Interpol singles chronology
| "The Weekend" (2019) | "Toni" (2022) | "Something Changed" (2022) |

Music video
- "Toni" on YouTube

= Toni (Interpol song) =

"Toni" is a song by American rock band Interpol, released in 2022 as the lead single from their seventh studio album, The Other Side of Make-Believe. First teased in January 2022, the song released with a music video directed by Van Alpert on April 7, 2022. A remix of "Toni" by Jesu was released on June 15, 2023, as the third single from Interpol's Interpolations remix album.

The single's artwork is a black-and-white edit of the first ever photo of the interaction of two supersonic shockwaves in flight, taken by NASA.
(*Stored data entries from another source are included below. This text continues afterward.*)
===== config.mk =====
export PLATFORM = sky130hd
export DESIGN_NAME = hdbm_bus_mode
export DESIGN_NICKNAME = d
export VERILOG_FILES = /design/src/hdbm_bus_mode.v
export VERILOG_INCLUDE_DIRS = /design/src
export SDC_FILE = /design/constraint.sdc
export NUM_CORES = 1
export LEC_CHECK = 0
export BUFFER_PORTS_ARGS = -buffer_cell sky130_fd_sc_hd__buf_2
export CAP_MARGIN = 10
export CORE_UTILIZATION = 30
export CTS_CLUSTER_SIZE = 8
export DETAILED_ROUTE_END_ITERATION = 7
export MAX_ROUTING_LAYER = met4
export SETUP_SLACK_MARGIN = 0.5
export SLEW_MARGIN = 20
export SYNTH_ARGS = -nofsm -noshare
export SYNTH_HDL_FRONTEND = slang
export SYNTH_SLANG_ARGS = --single-unit
export TNS_END_PERCENT = 30

===== constraint.sdc =====
create_clock -name ref_clk_i -period 3.9 [get_ports ref_clk_i]
set_input_delay 0.78 -clock ref_clk_i [delete_from_list [all_inputs] [get_ports ref_clk_i]]
set_output_delay 0.78 -clock ref_clk_i [all_outputs]
set_load 0.05 [all_outputs]
==> src/rtw_pkg.sv <==
package rtw_pkg;

  localparam logic [7:0] OFS_CLK_CFG  = 8'h00;
  localparam logic [7:0] OFS_CAL      = 8'h04;
  localparam logic [7:0] OFS_PAD_CFG  = 8'h08;
  localparam logic [7:0] OFS_AL_CFG   = 8'h0C;
  localparam logic [7:0] OFS_AL_RPT   = 8'h10;
  localparam logic [7:0] OFS_TWIN_HI  = 8'h14;
  localparam logic [7:0] OFS_TWIN_LO  = 8'h18;
  localparam logic [7:0] OFS_AWIN_HI  = 8'h1C;
  localparam logic [7:0] OFS_AWIN_LO  = 8'h20;
  localparam logic [7:0] OFS_UNLOCK   = 8'h24;
  localparam logic [7:0] OFS_STATUS   = 8'h28;

  localparam int HTRANS_ACT = 1;
  localparam int STAT_FLAG  = 0;

  localparam logic [7:0] KEY_FIRST   = 8'h55;
  localparam logic [7:0] KEY_SECOND  = 8'hAA;
  localparam logic [7:0] REPEAT_WRAP = 8'hFF;

  localparam logic [1:0] PTR_MINSEC = 2'h0;
  localparam logic [1:0] PTR_WDHR   = 2'h1;
  localparam logic [1:0] PTR_MONDAY = 2'h2;
  localparam logic [1:0] PTR_YEAR   = 2'h3;

  localparam logic [3:0] MASK_HALF  = 4'h0;
  localparam logic [3:0] MASK_SEC   = 4'h1;
  localparam logic [3:0] MASK_10SEC = 4'h2;
  localparam logic [3:0] MASK_MIN   = 4'h3;
  localparam logic [3:0] MASK_10MIN = 4'h4;
  localparam logic [3:0] MASK_HOUR  = 4'h5;
  localparam logic [3:0] MASK_DAY   = 4'h6;
  localparam logic [3:0] MASK_WEEK  = 4'h7;
  localparam logic [3:0] MASK_MONTH = 4'h8;
  localparam logic [3:0] MASK_YEAR  = 4'h9;

  localparam logic [1:0] SEL_ALARM = 2'h0;
  localparam logic [1:0] SEL_SEC   = 2'h1;

  localparam logic signed [16:0] PRESC_LAST = 17'sh07FFF;
  localparam logic signed [16:0] HALF_LAST  = 17'sh03FFF;
  localparam logic signed [16:0] HALF_START = 17'sh04000;
  localparam logic signed [16:0] SYNC_START = 17'sh07FE0;
  localparam logic signed [16:0] PRESC_STEP = 17'sh00001;
  localparam logic [5:0]         SEC_LAST   = 6'h3B;
  localparam logic [5:0]         SEC_STEP   = 6'h01;

  typedef struct packed {
    logic [3:0] hi;
    logic [3:0] lo;
  } rtw_bcd_s;

  typedef struct packed {
    rtw_bcd_s year;
    rtw_bcd_s month;
    rtw_bcd_s day;
    rtw_bcd_s weekday;
    rtw_bcd_s hours;
    rtw_bcd_s minutes;
    rtw_bcd_s seconds;
  } rtw_time_s;

  typedef struct packed {
    rtw_bcd_s month;
    rtw_bcd_s day;
    rtw_bcd_s weekday;
    rtw_bcd_s hours;
    rtw_bcd_s minutes;
    rtw_bcd_s seconds;
  } rtw_alarm_s;

  typedef struct packed {
    logic       run;
    logic       rsvd;
    logic       wren;
    logic       sync;
    logic       half;
    logic       oe;
    logic [1:0] ptr;
  } rtw_clk_cfg_s;

  typedef struct packed {
    logic       en;
    logic       endless_repeat;
    logic [3:0] mask;
    logic [1:0] ptr;
  } rtw_al_cfg_s;

  typedef struct packed {
    logic [4:0] rsvd_hi;
    logic [1:0] sel;
    logic       rsvd_lo;
  } rtw_pad_s;

  typedef struct packed {
    logic signed [16:0] count;
    logic [5:0]         sec_cnt;
    logic               half_tick;
    logic               sec_tick;
  } rtw_presc_s;

  typedef struct packed {
    logic        osc_s1;
    logic        osc_s2;
    logic        osc_prev;
    logic        run_en;
    logic        wr_en;
    logic        out_en;
    logic [1:0]  tptr;
    logic [7:0]  cal;
    logic [1:0]  out_sel;
    rtw_al_cfg_s al_cfg;
    logic [7:0]  al_rpt;
    rtw_time_s   tm;
    rtw_alarm_s  al;
    logic        key1;
    logic        armed;
    logic        al_flag;
    logic        al_pulse;
    logic        wake;
    logic        pin;
    logic        dp_valid;
    logic        dp_write;
    logic [7:0]  dp_addr;
    logic [31:0] rdata;
  } rtw_core_s;

  localparam rtw_al_cfg_s AL_CFG_RST = '0;
  localparam rtw_core_s   CORE_RST   = '0;

  function automatic logic [1:0] dec_ptr(input logic [1:0] p);
    dec_ptr = (p == PTR_MINSEC) ? PTR_MINSEC : 2'(p - 2'h1);
  endfunction

  function automatic logic [31:0] word(input logic [7:0] b);
    word = {24'h000000, b};
  endfunction

endpackage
== Composition and lyrics ==
"Toni" is centered around a piano motif written by guitarist Daniel Kessler. Frontman Paul Banks said of the song:

“‘Toni’ is one of two songs that Daniel wrote with a piano as the core. It was actually one of the songs that we wrote remotely, then we got together for in-person sessions: 10-day, two-week stretches of just jamming all day. ‘Toni’ was a song that really took shape in one of those live sessions. We got Daniel mic’d up on a piano and had to make a decision: Are we going to make this a rock song? Is this going to have electric bass and electric guitar? Or is it just going to use sound effects? We decided we were going to use traditional instrumentation, and what it turned out to be is fun. It felt like a natural beginning to a record.“

In their review for The Other Side of Make-Believe, Pitchfork described "Toni" as "the heretofore-inconceivable “Interpol California song,” swapping ambient synth washes for a plinking piano, slacking the eighth-note grid just the tiniest bit, allowing Banks’ voice to relax into a world-weary but satisfied tone."

==Music video==
The music video follows frontman Paul Banks in a police car observing a couple fleeing from a gang with weapons, confronting the couple through choreographed dances. Director Van Alpert decided to create it as a "hyper-modern, cinematic dance film", an idea he felt was new for Interpol.